Что делать? Ни дворянство, ни армия, ни народ не подозревают о тайном завещании царицы... 34 года во всех церквах пели здравие государыне Екатерине Алексеевне и наследнику Павлу Петровичу... К тому же внук Александр желает своего места, а не отцовского.
И уж придворные несутся сломя голову в Гатчину, чтобы первыми сообщить новому царю, что он — новый царь: угрюмому, подозрительному 42-летнему Павлу, тому, кто много лет назад мечтал вместе с друзьями о возвышенной любви, а вместе с учителем Паниным и Денисом Фонвизиным — о даровании свободы собственному народу...
Трон свободен.
А через некоторое время распространится любопытная, неведомо кем, впрочем знающим человеком, сочиненная рукопись — «Разговор в царстве мертвых».
В царстве мертвых Екатерина II распекает канцлера Безбородку: «Тебе поручены были тайны кабинета, тобой по смерти моей должен был привесться важный план нашего Положения, которым определено было: при случае скорой моей кончины возвесть на императорский российский престол внука моего Александра.
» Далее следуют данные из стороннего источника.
===== src/rtl/alu_cmd_issuer_pkg.sv =====
// rtl/alu_cmd_issuer_pkg.sv - shared constants, opcode and state types for the ALU command issuer
// Contents: OPW (opcode width), RES_SAMPLE / ZERO_SAMPLE (sample-counter
// values), state_e {IDLE, RUN, RESP}, OP_ADD.
package alu_if_pkg;

    localparam int OPW = 2;

    // Sample-counter values inside RUN. The counter is cleared on pop, so
    // RES_SAMPLE is the 2nd edge after the pop and ZERO_SAMPLE the 3rd.
    localparam logic [1:0] RES_SAMPLE  = 2'd1;
    localparam logic [1:0] ZERO_SAMPLE = 2'd2;

    typedef enum logic [1:0] {
        IDLE = 2'd0,
        RUN  = 2'd1,
        RESP = 2'd2
    } state_e;

    localparam logic [OPW-1:0] OP_ADD = 2'b00;

endpackage


===== src/rtl/alu_cmd_issuer_if.sv =====
// rtl/alu_cmd_issuer_if.sv - command, ALU and response signal bundle for the ALU command issuer
// Signals:
//   cmd_*  command request stream (valid/ready)
//   alu_*  operand/opcode to the ALU and result/carry/zero back from it
//   rsp_*  tagged response stream (valid/ready)
// Modports:
//   master  the issuer side
//   slave   the environment side (command source, ALU and response sink)
interface alu_cmd_if #(
    parameter int WIDTH = 4,
    parameter int TAGW  = 4
) ();
    import alu_if_pkg::*;

    logic             cmd_valid;
    logic             cmd_ready;
    logic [WIDTH-1:0] cmd_a;
    logic [WIDTH-1:0] cmd_b;
    logic [OPW-1:0]   cmd_op;
    logic [TAGW-1:0]  cmd_tag;

    logic [WIDTH-1:0] alu_a;
    logic [WIDTH-1:0] alu_b;
    logic [OPW-1:0]   alu_op;
    logic [WIDTH-1:0] alu_result;
    logic             alu_carry;
    logic             alu_zero;

    logic             rsp_valid;
    logic             rsp_ready;
    logic [WIDTH-1:0] rsp_result;
    logic             rsp_carry;
    logic             rsp_zero;
    logic [TAGW-1:0]  rsp_tag;

    modport master (
        input  cmd_valid, cmd_a, cmd_b, cmd_op, cmd_tag,
        output cmd_ready,
        output alu_a, alu_b, alu_op,
        input  alu_result, alu_carry, alu_zero,
        output rsp_valid, rsp_result, rsp_carry, rsp_zero, rsp_tag,
        input  rsp_ready
    );

    modport slave (
        output cmd_valid, cmd_a, cmd_b, cmd_op, cmd_tag,
        input  cmd_ready,
        input  alu_a, alu_b, alu_op,
        output alu_result, alu_carry, alu_zero,
        input  rsp_valid, rsp_result, rsp_carry, rsp_zero, rsp_tag,
        output rsp_ready
    );

endinterface


===== src/rtl/alu_cmd_issuer_fifo.sv =====
// rtl/alu_cmd_issuer_fifo.sv - synchronous command FIFO with full/empty flags
// Ports:
//   clk, rst            clock, asynchronous active-high reset
//   wr_en, wr_data      write request and entry (ignored while full)
//   rd_en, rd_data      read request (ignored while empty); rd_data shows the head
//   full, empty         flags derived from the registered occupancy count
module cmd_fifo #(
    parameter int W     = 14,
    parameter int DEPTH = 4
) (
    input  logic         clk,
    input  logic         rst,
    input  logic         wr_en,
    input  logic [W-1:0] wr_data,
    input  logic         rd_en,
    output logic [W-1:0] rd_data,
    output logic         full,
    output logic         empty
);
    localparam int AW = $clog2(DEPTH);
    localparam int CW = $clog2(DEPTH + 1);

    logic [W-1:0]  mem [DEPTH];
    logic [AW-1:0] wr_ptr;
    logic [AW-1:0] rd_ptr;
    logic [CW-1:0] count;
    logic          do_wr;
    logic          do_rd;

    assign full    = (count == CW'(DEPTH));
    assign empty   = (count == '0);
    assign do_wr   = wr_en && !full;
    assign do_rd   = rd_en && !empty;
    assign rd_data = mem[rd_ptr];

    // Pointers are exactly log2(DEPTH) wide, so they wrap modulo DEPTH.
    always_ff @(posedge clk or posedge rst) begin
        if (rst) begin
            wr_ptr <= '0;
            rd_ptr <= '0;
            count  <= '0;
        end else begin
            if (do_wr) wr_ptr <= wr_ptr + 1'b1;
            if (do_rd) rd_ptr <= rd_ptr + 1'b1;
            case ({do_wr, do_rd})
                2'b10:   count <= count + 1'b1;
                2'b01:   count <= count - 1'b1;
                default: count <= count;
            endcase
        end
    end

    always_ff @(posedge clk) begin
        if (do_wr) mem[wr_ptr] <= wr_data;
    end

endmodule


===== src/rtl/alu_cmd_issuer.sv =====
// rtl/alu_cmd_issuer.sv - queues ALU commands, issues them to a registered ALU and returns tagged responses
// Ports:
//   clk, reset   clock, asynchronous active-high reset
//   bus          alu_cmd_if.master: cmd_* in, alu_* out/in, rsp_* out
//   idle         FIFO empty, FSM idle and no response pending
//   op_count     completed responses, wraps at 256
module alu_cmd_issuer
    import alu_if_pkg::*;
#(
    parameter int WIDTH = 4,
    parameter int DEPTH = 4,
    parameter int TAGW  = 4
) (
    input  logic      clk,
    input  logic      reset,
    alu_cmd_if.master bus,
    output logic      idle,
    output logic [7:0] op_count
);
    localparam int EW = 2*WIDTH + OPW + TAGW;

    localparam logic [1:0] ST_IDLE = IDLE;
    localparam logic [1:0] ST_RUN  = RUN;
    localparam logic [1:0] ST_RESP = RESP;

    logic [1:0]       state;
    logic [1:0]       cnt;
    logic [TAGW-1:0]  tag_r;

    logic             full;
    logic             empty;
    logic             push;
    logic             pop;
    logic [EW-1:0]    head;
    logic [WIDTH-1:0] head_a;
    logic [WIDTH-1:0] head_b;
    logic [OPW-1:0]   head_op;
    logic [TAGW-1:0]  head_tag;

    assign bus.cmd_ready = !full;
    assign push          = bus.cmd_valid && !full;

    // empty comes from the registered count, so a command pushed at this
    // edge cannot be popped until the next one.
    assign pop = !empty && ((state == ST_IDLE) ||
                            (state == ST_RESP && bus.rsp_ready));

    assign {head_a, head_b, head_op, head_tag} = head;

    cmd_fifo #(
        .W     (EW),
        .DEPTH (DEPTH)
    ) u_fifo (
        .clk     (clk),
        .rst     (reset),
        .wr_en   (push),
        .wr_data ({bus.cmd_a, bus.cmd_b, bus.cmd_op, bus.cmd_tag}),
        .rd_en   (pop),
        .rd_data (head),
        .full    (full),
        .empty   (empty)
    );

    assign idle = empty && (state == ST_IDLE) && !bus.rsp_valid;

    always_ff @(posedge clk or posedge reset) begin
        if (reset) begin
            state          <= ST_IDLE;
            cnt            <= '0;
            tag_r          <= '0;
            bus.alu_a      <= '0;
            bus.alu_b      <= '0;
            bus.alu_op     <= '0;
            bus.rsp_valid  <= 1'b0;
            bus.rsp_result <= '0;
            bus.rsp_carry  <= 1'b0;
            bus.rsp_zero   <= 1'b0;
            bus.rsp_tag    <= '0;
            op_count       <= '0;
        end else begin
            // Operands change only here, so they stay stable until the next pop.
            if (pop) begin
                bus.alu_a  <= head_a;
                bus.alu_b  <= head_b;
                bus.alu_op <= head_op;
                tag_r      <= head_tag;
                cnt        <= '0;
            end
            case (state)
                ST_IDLE: begin
                    if (pop) state <= ST_RUN;
                end
                ST_RUN: begin
                    cnt <= cnt + 1'b1;
                    // Carry is captured exactly once; the ALU may feed it back.
                    if (cnt == RES_SAMPLE) begin
                        bus.rsp_result <= bus.alu_result;
                        bus.rsp_carry  <= bus.alu_carry;
                    end
                    // The ALU registers zero from its own registered result,
                    // so it is valid one edge after result/carry.
                    if (cnt == ZERO_SAMPLE) begin
                        bus.rsp_zero  <= bus.alu_zero;
                        bus.rsp_tag   <= tag_r;
                        bus.rsp_valid <= 1'b1;
                        state         <= ST_RESP;
                    end
                end
                ST_RESP: begin
                    if (bus.rsp_ready) begin
                        bus.rsp_valid <= 1'b0;
                        op_count      <= op_count + 1'b1;
                        state         <= pop ? ST_RUN : ST_IDLE;
                    end
                end
                default: state <= ST_IDLE;
            endcase
        end
    end

endmodule


===== src/flat_wrapper.sv =====
// flat-port wrapper written by rule: the top's interface ports become plain ports
module alu_cmd_issuer_flat import alu_if_pkg::*;
#(
    parameter int WIDTH = 4,
    parameter int DEPTH = 4,
    parameter int TAGW  = 4
)
  (clk, reset, idle, op_count, bus_cmd_valid, bus_cmd_a, bus_cmd_b, bus_cmd_op, bus_cmd_tag, bus_cmd_ready, bus_alu_a, bus_alu_b, bus_alu_op, bus_alu_result, bus_alu_carry, bus_alu_zero, bus_rsp_valid, bus_rsp_result, bus_rsp_carry, bus_rsp_zero, bus_rsp_tag, bus_rsp_ready);
  alu_cmd_if #(.WIDTH(WIDTH), .TAGW(TAGW)) bus_i ();
  input  logic clk;
  input  logic reset;
  output logic idle;
  output logic [7:0] op_count;
  input wire logic [$bits(bus_i.cmd_valid)-1:0] bus_cmd_valid;
  input wire logic [$bits(bus_i.cmd_a)-1:0] bus_cmd_a;
  input wire logic [$bits(bus_i.cmd_b)-1:0] bus_cmd_b;
  input wire logic [$bits(bus_i.cmd_op)-1:0] bus_cmd_op;
  input wire logic [$bits(bus_i.cmd_tag)-1:0] bus_cmd_tag;
  output wire logic [$bits(bus_i.cmd_ready)-1:0] bus_cmd_ready;
  output wire logic [$bits(bus_i.alu_a)-1:0] bus_alu_a;
  output wire logic [$bits(bus_i.alu_b)-1:0] bus_alu_b;
  output wire logic [$bits(bus_i.alu_op)-1:0] bus_alu_op;
  input wire logic [$bits(bus_i.alu_result)-1:0] bus_alu_result;
  input wire logic [$bits(bus_i.alu_carry)-1:0] bus_alu_carry;
  input wire logic [$bits(bus_i.alu_zero)-1:0] bus_alu_zero;
  output wire logic [$bits(bus_i.rsp_valid)-1:0] bus_rsp_valid;
  output wire logic [$bits(bus_i.rsp_result)-1:0] bus_rsp_result;
  output wire logic [$bits(bus_i.rsp_carry)-1:0] bus_rsp_carry;
  output wire logic [$bits(bus_i.rsp_zero)-1:0] bus_rsp_zero;
  output wire logic [$bits(bus_i.rsp_tag)-1:0] bus_rsp_tag;
  input wire logic [$bits(bus_i.rsp_ready)-1:0] bus_rsp_ready;
  assign bus_i.cmd_valid = bus_cmd_valid;
  assign bus_i.cmd_a = bus_cmd_a;
  assign bus_i.cmd_b = bus_cmd_b;
  assign bus_i.cmd_op = bus_cmd_op;
  assign bus_i.cmd_tag = bus_cmd_tag;
  assign bus_cmd_ready = bus_i.cmd_ready;
  assign bus_alu_a = bus_i.alu_a;
  assign bus_alu_b = bus_i.alu_b;
  assign bus_alu_op = bus_i.alu_op;
  assign bus_i.alu_result = bus_alu_result;
  assign bus_i.alu_carry = bus_alu_carry;
  assign bus_i.alu_zero = bus_alu_zero;
  assign bus_rsp_valid = bus_i.rsp_valid;
  assign bus_rsp_result = bus_i.rsp_result;
  assign bus_rsp_carry = bus_i.rsp_carry;
  assign bus_rsp_zero = bus_i.rsp_zero;
  assign bus_rsp_tag = bus_i.rsp_tag;
  assign bus_i.rsp_ready = bus_rsp_ready;
  alu_cmd_issuer #(.WIDTH(WIDTH), .DEPTH(DEPTH), .TAGW(TAGW)) u_core (.clk(clk), .reset(reset), .bus(bus_i), .idle(idle), .op_count(op_count));
endmodule

===== config.mk =====
export PLATFORM = sky130hd
export DESIGN_NAME = alu_cmd_issuer_flat
export DESIGN_NICKNAME = d
export VERILOG_FILES = /design/src/rtl/alu_cmd_issuer_pkg.sv /design/src/rtl/alu_cmd_issuer_if.sv /design/src/rtl/alu_cmd_issuer_fifo.sv /design/src/rtl/alu_cmd_issuer.sv /design/src/flat_wrapper.sv
export SDC_FILE = /design/constraint.sdc
export NUM_CORES = 1
export LEC_CHECK = 0
export BUFFER_PORTS_ARGS = -buffer_cell sky130_fd_sc_hd__buf_2
export CORE_MARGIN = 2
export CORE_UTILIZATION = 57
export CTS_CLUSTER_SIZE = 30
export DETAILED_ROUTE_END_ITERATION = 10
export MAX_ROUTING_LAYER = met4
export PLACE_DENSITY = 0.79
export SETUP_SLACK_MARGIN = 0.1
export SKIP_LAST_GASP = 1
export SLEW_MARGIN = 25
export SYNTH_ARGS = -nofsm -noshare
export SYNTH_HDL_FRONTEND = slang
export SYNTH_SLANG_ARGS = --single-unit

===== constraint.sdc =====
create_clock -name clk -period 2.8 [get_ports clk]
set_input_delay 0.14 -clock clk [delete_from_list [all_inputs] [get_ports clk]]
set_output_delay 0.14 -clock clk [all_outputs]
set_load 0.05 [all_outputs]

==> results.md <==
Run status:
- The run finished with clean final reports.

Clock tree:
- In this run the clock root is driven by a clkbuf_8.
- The number of buffers inserted during clock tree synthesis is 9.
- Counting along the longest clock path gives a buffer depth of 2.
- The clock tree synthesis step divided the H-tree into 3 levels.
- The clock latency of the later-clocked register in the worst-skew pair is 350 ps.
- Clock-pin slew was measured on the worst setup and hold paths at 100 ps.
- TritonCTS built the clock tree.
- The number of clock sinks is 100.
- The number of instances resized during post-cts repair is 0.

Global routing:
- The number of antenna violations at the first check in global routing was 0.
- Across every metal layer, demand over resource in global routing totals 18.2%.
- Global routing finished with a remaining overflow of 0.
- The first-pass GRT wire length is 9950 um.
- Entering global routing, the biggest net connects 45 pins.
- The via count of the first global-routing pass is 2066.

STA:
- The final count of pins violating max slew is 0.
- The setup TNS after final layout is 0 ps.
- The total setup violations reported at the end of the flow is 0.
- The final hold violation count was 0.
- Setup repair after global routing left no endpoint under its margin.
- The actual slew at the worst max-slew pin is 770 ps.
- The headroom to the max-slew limit is 48.7%.
- The fraction of the cycle the final worst path needs is 80.5%.
- The final period demand of the worst path is 2260 ps.
- The final setup skew is 6.85 ps.
- The achievable frequency is 0.443 GHz.

Drt:
- The mean number of vias per cell is 5.19.
- The total length of routed wires is 6380 um.
- The total via count after detailed routing is 2045.
- The post-detailed-route wirelength per cell is 16.2 um.
- The iteration count of the initial detailed-routing pass is 4.
- The number of remaining DRC errors is 0.
- The final antenna-violating net count is 0.
- The number of DRC markers after the initial detailed-route iteration is 76.

Floorplanning:
- The starting density of the core is 59.2%.
- The floorplan step defined a die boundary enclosing 7740 sq um.
- The floorplan has 30 rows.
- The I/O pin total is 55.
- The core region is 6790 sq um.
- The x dimension of the die is 88.0 um.
- The die is 88.0 um tall.

Layout:
- The area of the multi-input gates is 1150 sq um.
- The total area of sequential cells is 2780 sq um.
- The final instance area is 4730 sq um.
- The fraction of layout cells with a size suffix above 1 is 37.2%.
- For this run, the number of standard cells in the final layout without fillers is 394.
- The fill cell total of the finished layout is 460.
- The count of antenna diodes in the layout is 0.
- The post-synthesis to final-layout area growth is 17.6%.
- At the end of the flow, the number of nets in the layout was 326.

Setup path:
- The worst setup path is captured at a flip-flop.
- For the worst setup path, the data required time is 3080 ps.
- For the worst setup path, the data arrival time is 2540 ps.
- The critical path contains buffers and inverters numbering 2 combined.
- Walking the worst path, the cells encountered are or3b_4 -> and2_4 -> inv_1 -> ha_1 -> inv_1 -> fa_1 -> xor2_1 -> nor2_1 -> xor2_1.
- The critical path is of the flip-flop to flip-flop type.
- The critical path's top delay family is simple AND/OR/NAND/NOR gates.
- The delay of the slowest cell on the worst path is 440 ps.
- The path depth of the worst reg2reg path is 9.
- The largest fanout of any net on the critical path is 6.
- The standard cell with the maximum stage delay on the critical path is dfrtp_1.
- The path length in cells of the critical path is 9.
- The nature of the critical path startpoint is a flip-flop.

Logic synthesis:
- The number of nets in the synthesized netlist is 249.
- The top cell type's share of synthesized area is 41.8%.
- The fraction of registers with async set or reset after synthesis is 44.0%.
- The cell with the most instances after synthesis is edfxtp_1.
- Ranked by total cell area, the synthesized netlist is headed by edfxtp_1 42%, dfrtp_1 27%, mux2_2 4.5%.
- In this run, synthesis produced a sequential element count of 100.
- Averaged over all synthesized cells, the footprint is 18.6 sq um.
- The flip-flop cell with the highest count after synthesis is edfxtp_1.
- The number of instances in the synthesized netlist is 216.
- The Yosys warning count is 0.
- The sequential-to-total area share from yosys stat is 69.2%.
- After synthesis, the most frequently instantiated cells are 56 x edfxtp_1, 44 x dfrtp_1, 16 x mux2_2.
- The synthesized design contains 56 enable-type register cells.
- The cell area that synthesis handed to floorplanning was 4020 sq um.
- The cell type contributing the most total cell area after synthesis is edfxtp_1.
- The number of library cell types mapped by synthesis is 37.

Placement:
- At the end of routability-driven placement, the weighted congestion stood at 0.825.
- The port buffer count is 54.
- Summing all placed instances gives a cell area of 4370 sq um.
- The HPWL after detailed placement is 4080 um.
- The number of placed instances, taps included, is 363.

Min path:
- The worst hold path was traced through 2 stages.
- In this run the worst hold path is classified as primary input to flip-flop.

Flow run:
- Across the run, the number of max-cap violations was 0.

Power and ir drop:
- In this run the power density over the cells is 1150 nW/um^2.
- The static leakage is 1.97 nW.
- The maximum vdd drop is 0.000635 V.
==> layout make-up <==
| class | count | share of cell area [%] |
|---|---|---|
| multi-input cells | 102 | 24.3 |
| well taps | 96 | 2.54 |
| clock inverters | 7 | 1.77 |
| inverters | 9 | 0.741 |
| flip-flops and latches | 100 | 58.8 |
| clock buffers | 9 | 2.62 |
| repair buffers | 71 | 9.21 |
==> cells in the final DEF, fill, tap and decap left out, types with 8 or more instances in the layout <==
cell type      Yosys  layout
clkbuf_8           0       9
edfxtp_1          56      56
ha_1               8       8
nand2_1           10      10
mux4_2             8       8
inv_1              9       8
buf_2              1      54
mux2_4             9       9
dlygate4sd3_1      0      15
dfrtp_1           44      44
mux2_2            16      16
==> metrics by stage <==
step	hold slack (ps)	utilization, %	setup WS [ps]	power [W]
3_3_place_gp	347	64.3	636	0.00450
2_1_floorplan	239	-	295	0.00412
5_1_grt	0.843	69.6	460	0.00573
3_5_place_dp	356	64.3	569	0.00457
4_1_cts	2.33	69.2	542	0.00550
6_report	15.1	69.6	545	0.00544
==> cell families after synthesis <==
kind of cell / count (synthesis) / share of synthesized area, %
AO/OA/AOI/OAI: 5 / 0.809
buffers and inverters: 14 / 2.21
multiplexers: 40 / 16.5
AND/OR/NAND/NOR: 35 / 5.45
XOR/XNOR: 13 / 2.83
adder cells (fa/ha/maj): 9 / 2.99
flip-flops: 100 / 69.2
==> worst reg2reg max path: stages, from the launching register on <==
cell     delay (ps)
dfrtp_1         440
or3b_4          420
and2_4          190
inv_1            50
ha_1            170
inv_1            70
fa_1            430
xor2_1          150
nor2_1          120
xor2_1          150
==> registers in the layout, summed over array words and instances (netlist names), 3 cells and up <==
signal	count
u_core.bus.alu_a	4
u_core.bus.alu_b	4
u_core.bus.rsp_result	4
u_core.bus.rsp_tag	4
u_core.op_count	8
u_core.tag_r	4
u_core.u_fifo.count	3
u_core.u_fifo.mem	56
==> path summary, 6_finish.rpt <==
check                                                    from                                   end  slack [ps]
setup / recovery           u_core.u_fifo.count[0]$_DFFE_PP0P_    u_core.u_fifo.count[2]$_DFFE_PP0P_         540
hold / removal                              bus_alu_result[3]  u_core.bus.rsp_result[3]$_DFFE_PP0P_          20
setup reg to reg           u_core.u_fifo.count[0]$_DFFE_PP0P_    u_core.u_fifo.count[2]$_DFFE_PP0P_         540
hold reg to reg                u_core.op_count[7]$_DFFE_PP0P_        u_core.op_count[7]$_DFFE_PP0P_         470
max in group asynchronous                               reset      u_core.bus.rsp_valid$_DFFE_PP0P_        1900
min in group asynchronous                               reset       u_core.bus.rsp_zero$_DFFE_PP0P_         440
==> routing by layer <==
metal / GRT usage, % / wire length [um] / vias to the layer above
met5: - / 0 / -
met1: 22.0 / 2890 / 1021
li1: - / - / 967
met2: 29.8 / 3180 / 53
met3: 4.15 / 256 / 4
met4: 7.13 / 57 / 0
==> power breakdown <==
group / switching (W) / internal, W
clock network: 0.000492 / 0.000427
registers: 0.000283 / 0.00204
logic: 0.00130 / 0.000903
total: 0.00207 / 0.00337
==> repair_timing <==
action | CTS | global route
hold buffers | 12 | 3
setup buffers | 0 | 0
endpoints found under the hold margin | 42 | 47
No activity file was read; power rests on OpenSTA's default activity.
Сей Акт подписан был мною и участниками нашей тайны. Ты изменник моей доверенности и, не обнародовав его после моей смерти, променял общее и собственное свое благо на пустое титло князя».
Безбородко признает вину: «Павел, находясь в своей Гатчине, еще не прибыл, я собрал Совет. Прочел Акт о возведении на престол внука твоего: те, которые о сем знали, состояли в молчании, а кто впервой о сем услышал, отозвались невозможностью к исполнениям оного; первый подписавшийся за тобой к оному, митрополит Гавриил подал глас в пользу Павла. Прочие ему последовали: народ, любящий всегда перемену, не постигал ее последствий, узнав о кончине вашей, кричал по улицам, провозглашая Павла императором. Войски твердили тож, и я в молчании вышел из Совета, болезнуя сердцем о невозможности помочь оному; До приезда Павла написал уверение к народу... Что мог один я предпринять? Народ в жизнь вашу о сем завещании известен не был.
В один час переменить миллионы умов есть дело, свойственное одним только богам».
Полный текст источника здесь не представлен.